---------- Source data ----------

Design bfcpu_core, start of the top module:
module bfcpu_core
(
    input  logic CLK,
    input  logic RES_N,
    output logic        BUS_REQ,
    output logic        BUS_WRITE,
    output logic [15:0] BUS_ADDR,
    output logic [ 7:0] BUS_WDATA,
    input  logic [ 7:0] BUS_RDATA,
    input  logic        BUS_RDY,
    output logic        IO_REQ,
    output logic        IO_WRITE,
    output logic [ 1:0] IO_ADDR,
    output logic [ 7:0] IO_WDATA,
    input  logic [ 7:0] IO_RDATA,
    input  logic        IO_RDY
);
logic        if_req;
logic [15:0] if_addr;
logic [ 3:0] if_code;
logic        if_rdy;
logic        dm_req;
logic        dm_write;
logic [14:0] dm_addr;
logic [ 7:0] dm_wdata;
logic [ 7:0] dm_rdata;
logic        dm_rdy;
CPU U_CPU
(
    .CLK (CLK),
    .RES (~RES_N),
    .IF_REQ  (if_req),
    .IF_ADDR (if_addr),
    .IF_CODE (if_code),
    .IF_RDY  (if_rdy),
    .DM_REQ   (dm_req),
    .DM_WRITE (dm_write),
    .DM_ADDR  (dm_addr),
    .DM_WDATA (dm_wdata),
    .DM_RDATA (dm_rdata),
    .DM_RDY   (dm_rdy),
    .IO_REQ   (IO_REQ),
    .IO_WRITE (IO_WRITE),
    .IO_ADDR  (IO_ADDR),
    .IO_WDATA (IO_WDATA),
    .IO_RDATA (IO_RDATA),
    .IO_RDY   (IO_RDY)
);
CACHE U_CACHE
(
    .CLK (CLK),
    .RES (~RES_N),
    .IF_REQ  (if_req),
  ...
Size in the first run: about 2900 cells after synthesis, roughly 480 flip-flops, ~58 I/O pins.
clock: 7.49 ns
lec_check: 0
cap_margin: 20
core_margin: 2
core_utilization: 72
cts_cluster_diameter: 28
cts_cluster_size: 50
max_routing_layer: met4
place_density_lb_addon: 0.24
setup_slack_margin: 1.91
slew_margin: 20
run.sh (not shown) runs the stock make flow with config.mk's settings and CLKGATE_MAP_FILE=.
The baseline did not get past global routing (5_1_grt) (GRT-0232).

----------

Work request: State how many lines in the material include the string "input". Nothing other than the number is wanted.

Final answer: 6